— Collection entries —

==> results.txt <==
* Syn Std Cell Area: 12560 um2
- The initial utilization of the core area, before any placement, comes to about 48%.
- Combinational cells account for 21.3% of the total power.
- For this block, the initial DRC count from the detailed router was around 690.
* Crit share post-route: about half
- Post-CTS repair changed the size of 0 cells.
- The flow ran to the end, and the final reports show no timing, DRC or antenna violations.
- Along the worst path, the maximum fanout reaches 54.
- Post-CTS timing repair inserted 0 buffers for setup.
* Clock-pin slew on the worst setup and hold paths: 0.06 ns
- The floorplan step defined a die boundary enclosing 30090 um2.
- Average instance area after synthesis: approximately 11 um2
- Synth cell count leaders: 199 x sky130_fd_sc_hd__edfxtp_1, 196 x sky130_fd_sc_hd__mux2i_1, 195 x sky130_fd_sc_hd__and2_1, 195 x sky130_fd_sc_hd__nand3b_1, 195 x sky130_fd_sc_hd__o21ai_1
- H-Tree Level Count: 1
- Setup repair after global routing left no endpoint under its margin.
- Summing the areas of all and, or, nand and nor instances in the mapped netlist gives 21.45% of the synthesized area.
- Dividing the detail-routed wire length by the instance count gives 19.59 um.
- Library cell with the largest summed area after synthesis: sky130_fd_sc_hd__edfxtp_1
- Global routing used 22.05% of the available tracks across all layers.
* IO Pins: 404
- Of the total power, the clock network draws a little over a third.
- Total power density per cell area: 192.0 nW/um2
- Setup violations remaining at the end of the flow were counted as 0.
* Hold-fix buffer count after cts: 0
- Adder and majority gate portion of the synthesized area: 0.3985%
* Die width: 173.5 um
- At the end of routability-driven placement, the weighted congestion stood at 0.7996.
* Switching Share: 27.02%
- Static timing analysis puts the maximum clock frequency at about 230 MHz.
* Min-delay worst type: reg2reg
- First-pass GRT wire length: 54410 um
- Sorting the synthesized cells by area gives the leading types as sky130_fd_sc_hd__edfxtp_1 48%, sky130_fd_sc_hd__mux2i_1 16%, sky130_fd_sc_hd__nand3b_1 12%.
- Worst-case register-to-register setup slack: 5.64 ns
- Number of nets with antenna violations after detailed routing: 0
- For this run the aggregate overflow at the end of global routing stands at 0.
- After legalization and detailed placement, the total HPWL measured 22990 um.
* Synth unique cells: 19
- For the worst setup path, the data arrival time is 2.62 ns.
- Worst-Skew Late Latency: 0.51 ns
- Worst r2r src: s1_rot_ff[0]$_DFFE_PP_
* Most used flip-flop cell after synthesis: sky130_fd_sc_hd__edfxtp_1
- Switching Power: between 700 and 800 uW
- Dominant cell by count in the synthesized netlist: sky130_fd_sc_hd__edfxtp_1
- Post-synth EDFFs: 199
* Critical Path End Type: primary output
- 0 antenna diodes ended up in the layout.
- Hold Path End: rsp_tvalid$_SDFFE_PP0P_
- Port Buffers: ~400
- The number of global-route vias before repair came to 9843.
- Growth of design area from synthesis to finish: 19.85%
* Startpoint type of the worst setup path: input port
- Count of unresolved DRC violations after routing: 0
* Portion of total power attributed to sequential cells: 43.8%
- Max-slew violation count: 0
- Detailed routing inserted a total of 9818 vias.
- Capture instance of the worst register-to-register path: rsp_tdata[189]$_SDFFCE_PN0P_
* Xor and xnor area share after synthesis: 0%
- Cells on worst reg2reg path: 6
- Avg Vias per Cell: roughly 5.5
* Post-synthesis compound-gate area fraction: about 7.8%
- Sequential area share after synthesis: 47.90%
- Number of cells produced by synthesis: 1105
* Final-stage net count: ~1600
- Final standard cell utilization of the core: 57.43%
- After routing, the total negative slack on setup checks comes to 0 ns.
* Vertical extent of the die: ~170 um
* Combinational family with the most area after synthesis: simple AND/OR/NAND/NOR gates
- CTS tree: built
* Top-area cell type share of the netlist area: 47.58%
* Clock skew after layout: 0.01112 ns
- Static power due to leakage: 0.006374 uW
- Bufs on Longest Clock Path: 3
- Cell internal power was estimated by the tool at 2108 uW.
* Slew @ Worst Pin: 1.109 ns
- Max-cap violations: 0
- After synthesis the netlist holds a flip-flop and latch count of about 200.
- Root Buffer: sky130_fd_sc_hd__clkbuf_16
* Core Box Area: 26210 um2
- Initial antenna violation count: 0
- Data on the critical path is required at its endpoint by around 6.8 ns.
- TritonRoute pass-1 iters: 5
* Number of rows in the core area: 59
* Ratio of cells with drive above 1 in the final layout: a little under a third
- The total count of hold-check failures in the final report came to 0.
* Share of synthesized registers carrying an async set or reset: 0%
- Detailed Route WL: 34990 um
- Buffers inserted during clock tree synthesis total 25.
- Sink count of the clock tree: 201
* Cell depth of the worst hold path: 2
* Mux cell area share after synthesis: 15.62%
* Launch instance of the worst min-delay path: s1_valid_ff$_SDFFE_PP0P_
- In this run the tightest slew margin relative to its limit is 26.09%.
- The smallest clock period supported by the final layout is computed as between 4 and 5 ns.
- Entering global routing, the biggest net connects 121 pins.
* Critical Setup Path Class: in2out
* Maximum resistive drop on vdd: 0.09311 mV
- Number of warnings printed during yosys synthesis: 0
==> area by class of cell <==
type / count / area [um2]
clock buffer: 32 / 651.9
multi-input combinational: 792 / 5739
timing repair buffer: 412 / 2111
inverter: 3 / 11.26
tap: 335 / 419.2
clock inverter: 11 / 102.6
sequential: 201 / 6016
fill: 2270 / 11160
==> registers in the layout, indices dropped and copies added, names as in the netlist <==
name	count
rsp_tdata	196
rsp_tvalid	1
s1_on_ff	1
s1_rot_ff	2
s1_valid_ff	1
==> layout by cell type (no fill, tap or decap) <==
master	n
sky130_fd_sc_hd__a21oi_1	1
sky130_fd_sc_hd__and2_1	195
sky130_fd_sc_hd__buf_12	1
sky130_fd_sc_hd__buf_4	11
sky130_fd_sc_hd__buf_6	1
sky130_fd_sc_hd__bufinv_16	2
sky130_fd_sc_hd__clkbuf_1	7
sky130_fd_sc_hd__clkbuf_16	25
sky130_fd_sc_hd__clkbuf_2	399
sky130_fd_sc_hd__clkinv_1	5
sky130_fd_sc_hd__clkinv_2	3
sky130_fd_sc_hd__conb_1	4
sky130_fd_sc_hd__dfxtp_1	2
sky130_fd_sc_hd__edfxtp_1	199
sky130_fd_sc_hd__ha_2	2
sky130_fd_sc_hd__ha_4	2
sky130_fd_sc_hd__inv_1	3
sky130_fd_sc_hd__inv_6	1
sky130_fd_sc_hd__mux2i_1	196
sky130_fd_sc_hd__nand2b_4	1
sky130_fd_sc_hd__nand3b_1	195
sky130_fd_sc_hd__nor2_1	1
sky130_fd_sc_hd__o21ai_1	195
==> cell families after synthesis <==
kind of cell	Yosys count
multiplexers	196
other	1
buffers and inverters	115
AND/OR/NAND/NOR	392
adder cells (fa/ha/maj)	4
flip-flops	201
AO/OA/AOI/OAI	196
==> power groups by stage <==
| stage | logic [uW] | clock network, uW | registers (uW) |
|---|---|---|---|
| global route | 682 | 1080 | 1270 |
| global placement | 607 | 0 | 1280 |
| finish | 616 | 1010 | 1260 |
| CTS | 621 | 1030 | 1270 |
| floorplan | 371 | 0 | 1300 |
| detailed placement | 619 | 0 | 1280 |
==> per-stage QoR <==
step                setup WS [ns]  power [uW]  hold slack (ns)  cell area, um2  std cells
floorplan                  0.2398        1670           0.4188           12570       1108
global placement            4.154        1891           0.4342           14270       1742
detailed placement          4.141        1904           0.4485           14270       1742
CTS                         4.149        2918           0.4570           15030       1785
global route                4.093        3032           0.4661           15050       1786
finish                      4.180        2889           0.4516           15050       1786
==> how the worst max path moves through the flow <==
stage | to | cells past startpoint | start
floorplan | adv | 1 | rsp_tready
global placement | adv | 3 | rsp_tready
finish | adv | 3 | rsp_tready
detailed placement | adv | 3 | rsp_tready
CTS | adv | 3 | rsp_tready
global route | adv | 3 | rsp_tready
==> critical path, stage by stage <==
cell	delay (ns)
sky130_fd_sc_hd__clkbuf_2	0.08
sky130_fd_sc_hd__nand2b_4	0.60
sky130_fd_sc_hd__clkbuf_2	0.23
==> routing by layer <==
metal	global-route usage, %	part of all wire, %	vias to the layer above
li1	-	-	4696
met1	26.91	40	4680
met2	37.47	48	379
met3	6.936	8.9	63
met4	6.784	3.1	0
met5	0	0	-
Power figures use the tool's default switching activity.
[src/rtl/core/tdm_pkg.sv]
// Package for the time demultiplexer: default sizes, word type, bus width.
// No dependencies.
package tdm_pkg;

   localparam int NUM_LINKS_DEF  = 3;
   localparam int BLOCK_SIZE_DEF = 64;
   localparam int PAGE_SIZE_DEF  = 192;

   localparam int DATA_W = 64;
   localparam int WORD_W = DATA_W + 1;

   // bit 0: valid flag, bits 64..1: data
   typedef logic [WORD_W-1:0] word_type;

   // out_valid/new_event bit plus one word per link, padded to whole bytes
   function automatic int bus_width(input int links);
      return ((1 + links * WORD_W + 7) / 8) * 8;
   endfunction

endpackage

— DIRECTIONS FOR THIS TASK —
Filter these records, keeping every line where the word "network" occurs.

— SOLUTION FOR THIS PROBLEM —
- Of the total power, the clock network draws a little over a third.
| stage | logic [uW] | clock network, uW | registers (uW) |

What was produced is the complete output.